Al centro dell’operazione c’è tutto il lavoro che si sta facendo attorno alla costruzione di una costellazione europea di satelliti in orbita bassa (LEO) capace di offrire servizi 5G direttamente ai dispositivi, senza bisogno di infrastrutture terrestri tradizionali. In questo quadro i test hanno verificato che la tecnologia sviluppata da Celeste – che realizzano le stazioni radio base 100% softwarizzate che “girano” all’interno dei satelliti – risulta in grado di dialogare correttamente con dispositivi equipaggiati con modem 5G con all’interno i chipset Qualcomm, predisposti per le comunicazioni satellitari.
La partnership
Il risultato tecnico è importante, ma il dato industriale lo è ancora di più. Nei fatti Celeste diventa partner tecnologico di Qualcomm nel percorso verso l’integrazione tra reti mobili e spazio. In questo modo il principale produttore di chipset americano e leader mondiale, Qualcomm, di fatto certifica che Celeste è capace di interoperare con qualunque smartphone che monti i suoi chipset di prossima generazione di prossima uscita.

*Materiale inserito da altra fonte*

What follows belongs to an exercise in optimizing a design on an open flow for small area; a production flow would make more cautious choices. In this exercise RTL edits were held to simulation tests only and were not proved equivalent to the original. The flow treats the clock pin as an ideal source, which a real chip does not have.

Design fm_voice, start of the top module:
module fm_voice (
	input logic clk37,
	input logic rst,
	input logic cmd_valid,
	input logic [31:0] cmd_data,
	output logic signed [15:0] sample,
	output logic sample_valid,
	output logic cmd_busy
);
Size: roughly 5,600 cells after synthesis, roughly 2,600 flip-flops.
==> flow/config.mk <==
export PLATFORM = sky130hd
export DESIGN_NAME = fm_voice
export DESIGN_NICKNAME = fm_voice
export VERILOG_FILES = /design/flow/design.v
export SDC_FILE = /design/flow/constraint.sdc
export NUM_CORES = 4
export LEC_CHECK = 0
export ABC_AREA = 1
export CAP_MARGIN = 20
export CORE_MARGIN = 2
export CORE_UTILIZATION = 78
export PLACE_DENSITY = 0.88
export SLEW_MARGIN = 20
==> flow/constraint.sdc <==
create_clock -name core_clock -period 10.0 [get_ports {clk37}]
set_input_delay 2.0000 -clock core_clock [delete_from_list [all_inputs] [get_ports {clk37}]]
set_output_delay 2.0000 -clock core_clock [all_outputs]
set_load 0.01 [all_outputs]
standard.sh (not shown) runs the stock make flow with config.mk's settings and CLKGATE_MAP_FILE= SYNTH_SCRIPT=/design/flow/synth_recipe.tcl, a recipe that flattens the netlist after the stock synthesis.
==> flow/flow/run.sh <==
#!/bin/bash
# The standard layout (standard.sh) with two changes: the input and output
# ports are buffered with the smallest buffer (buf_1), and clock tree synthesis
# adds no dummy loads to balance the tree (leaf clusters of up to 33 sinks within 90 um,
# clkbuf_16 only). The full tool output goes to standard.log here and to the
# ORFS logs under orfs/logs.
set -e
cd "$(dirname "$0")/.."
export BUFFER_PORTS_ARGS="-buffer_cell sky130_fd_sc_hd__buf_1"
export CTS_ARGS="-sink_clustering_enable -repair_clock_nets -dont_use_dummy_load -sink_clustering_size 33 -sink_clustering_max_diameter 90 -buf_list sky130_fd_sc_hd__clkbuf_16"
bash standard.sh > standard.log 2>&1
Change:
==> flow/flow/run.sh (replaced) <==
#!/bin/bash
# The standard layout (standard.sh) with three changes:
# - synthesis maps the logic with ABC's area-oriented mapper: the ORFS scripts
#   are copied to ./orfs_scripts unchanged except abc_area.script (ABC_AREA is
#   set in config.mk), and SCRIPTS_DIR points there;
# - the input and output ports are buffered with the smallest buffer (buf_1);
# - clock tree synthesis adds no dummy loads to balance the tree (leaf clusters
#   of up to 33 sinks within 90 um, clkbuf_16 only).
# The full tool output goes to standard.log here and to the ORFS logs under
# orfs/logs.
set -e
cd "$(dirname "$0")/.."
rm -rf orfs_scripts
cp -r "$FLOW_HOME/scripts" orfs_scripts
printf 'strash\nbalance\nrewrite\nrefactor\nbalance\nrewrite\nrewrite -z\nbalance\nrefactor -z\nrewrite -z\nbalance\ndch\namap\ntopo\nstime -c\n' > orfs_scripts/abc_area.script
export SCRIPTS_DIR="$PWD/orfs_scripts"
export BUFFER_PORTS_ARGS="-buffer_cell sky130_fd_sc_hd__buf_1"
export CTS_ARGS="-sink_clustering_enable -repair_clock_nets -dont_use_dummy_load -sink_clustering_size 33 -sink_clustering_max_diameter 90 -buf_list sky130_fd_sc_hd__clkbuf_16"
bash standard.sh > standard.log 2>&1
CORE_UTILIZATION = 75   (was 78)
PLACE_DENSITY = 0.85   (was 0.88)
After rerunning: The new run finished with timing, DRC and antenna clean. Fmax came out higher slightly. Die area rises slightly. Wire length came out lower by a little under a tenth. Worst setup slack is better by 180 ps. Area after synthesis is lower by a few percent.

Si tratta di nuovi microprocessori che permettono la comunicazione D2D (direct-to-device), vale a dire la comunicazione diretta da cellulare a cellulare via satellite e non utilizzando un router (soluzione ora in voga) che generalmente è in grado di coprire un raggio che non va oltre i 200 metri.

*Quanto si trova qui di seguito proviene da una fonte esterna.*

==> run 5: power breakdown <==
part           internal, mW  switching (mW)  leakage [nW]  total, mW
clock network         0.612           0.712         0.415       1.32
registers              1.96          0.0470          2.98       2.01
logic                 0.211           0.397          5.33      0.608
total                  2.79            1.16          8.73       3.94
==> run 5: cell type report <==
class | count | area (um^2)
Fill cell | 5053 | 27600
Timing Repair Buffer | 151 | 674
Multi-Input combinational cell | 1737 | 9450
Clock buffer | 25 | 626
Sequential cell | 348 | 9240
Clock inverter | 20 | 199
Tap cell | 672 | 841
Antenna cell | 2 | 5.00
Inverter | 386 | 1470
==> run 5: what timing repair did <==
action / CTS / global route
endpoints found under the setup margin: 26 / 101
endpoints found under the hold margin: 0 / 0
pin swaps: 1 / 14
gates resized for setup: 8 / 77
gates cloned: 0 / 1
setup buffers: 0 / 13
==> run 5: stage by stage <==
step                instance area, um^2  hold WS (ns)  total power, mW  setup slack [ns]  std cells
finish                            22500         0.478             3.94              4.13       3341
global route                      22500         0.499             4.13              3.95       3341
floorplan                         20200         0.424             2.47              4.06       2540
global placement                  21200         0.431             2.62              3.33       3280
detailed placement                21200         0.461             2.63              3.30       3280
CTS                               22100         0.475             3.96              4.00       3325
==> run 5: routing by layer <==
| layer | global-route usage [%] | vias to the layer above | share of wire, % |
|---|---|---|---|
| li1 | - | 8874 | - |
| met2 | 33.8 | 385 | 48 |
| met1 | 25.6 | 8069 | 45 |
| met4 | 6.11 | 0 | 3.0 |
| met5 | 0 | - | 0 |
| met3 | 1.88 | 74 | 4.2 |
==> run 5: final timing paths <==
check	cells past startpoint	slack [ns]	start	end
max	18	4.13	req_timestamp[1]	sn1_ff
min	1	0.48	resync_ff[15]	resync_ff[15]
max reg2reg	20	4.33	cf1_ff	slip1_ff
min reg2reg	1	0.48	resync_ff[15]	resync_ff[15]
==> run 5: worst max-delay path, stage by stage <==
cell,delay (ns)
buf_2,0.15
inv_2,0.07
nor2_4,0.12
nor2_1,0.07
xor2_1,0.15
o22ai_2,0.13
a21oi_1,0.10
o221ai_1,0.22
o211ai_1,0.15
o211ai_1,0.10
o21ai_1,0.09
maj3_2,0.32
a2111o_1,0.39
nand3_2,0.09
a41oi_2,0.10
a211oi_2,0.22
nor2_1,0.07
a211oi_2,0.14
This is an optimization exercise on Yosys and OpenROAD, whose aim is small area, a short achievable clock period and few clock cycles, not a production implementation.
In this exercise RTL edits were held to simulation tests only and were not proved equivalent to the original.

## flow/flow/run.sh

```bash
#!/bin/bash
# The standard layout (the standard.sh), with port buffers that are plain
# sky130_fd_sc_hd__buf_1 cells rather than the delay buffers buffer_ports
# picks by itself. Every input and output port still gets its buffer.
set -euo pipefail
echo 'export BUFFER_PORTS_ARGS = -buffer_cell sky130_fd_sc_hd__buf_1' >> config.mk
cp config.mk config_mk_used.log
bash standard.sh > standard.log 2>&1
```

## flow/constraint.sdc

```tcl
create_clock -name core_clock -period 7.5 [get_ports {clk}]
set_input_delay 1.5000 -clock core_clock [delete_from_list [all_inputs] [get_ports {clk}]]
set_output_delay 1.5000 -clock core_clock [all_outputs]
set_load 0.01 [all_outputs]
```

Castel San Pietro, dopo l’inaugurazione prevista il 26 febbraio – alla presenza del vicepresidente della Regione Emilia-Romagna, Vincenzo Colla – sarà sede della “Satellite Valley” (Ntn Digital Innovation Hub) in cui, insieme a Celeste, opereranno Nova Reply, Sateliot e Aalirya (spin off di Google) per lanciare i servizi end-to-end basati sul satellite (emergenza, difesa, protezione civile).
La tecnologia
«Per noi – spiega Remo Ricci, ceo dell’azienda – rappresenta un passaggio cruciale. Il riconoscimento di Qualcomm è una testimonianza della validità della nostra tecnologia e ci apre uno spazio di mercato estremamente importante».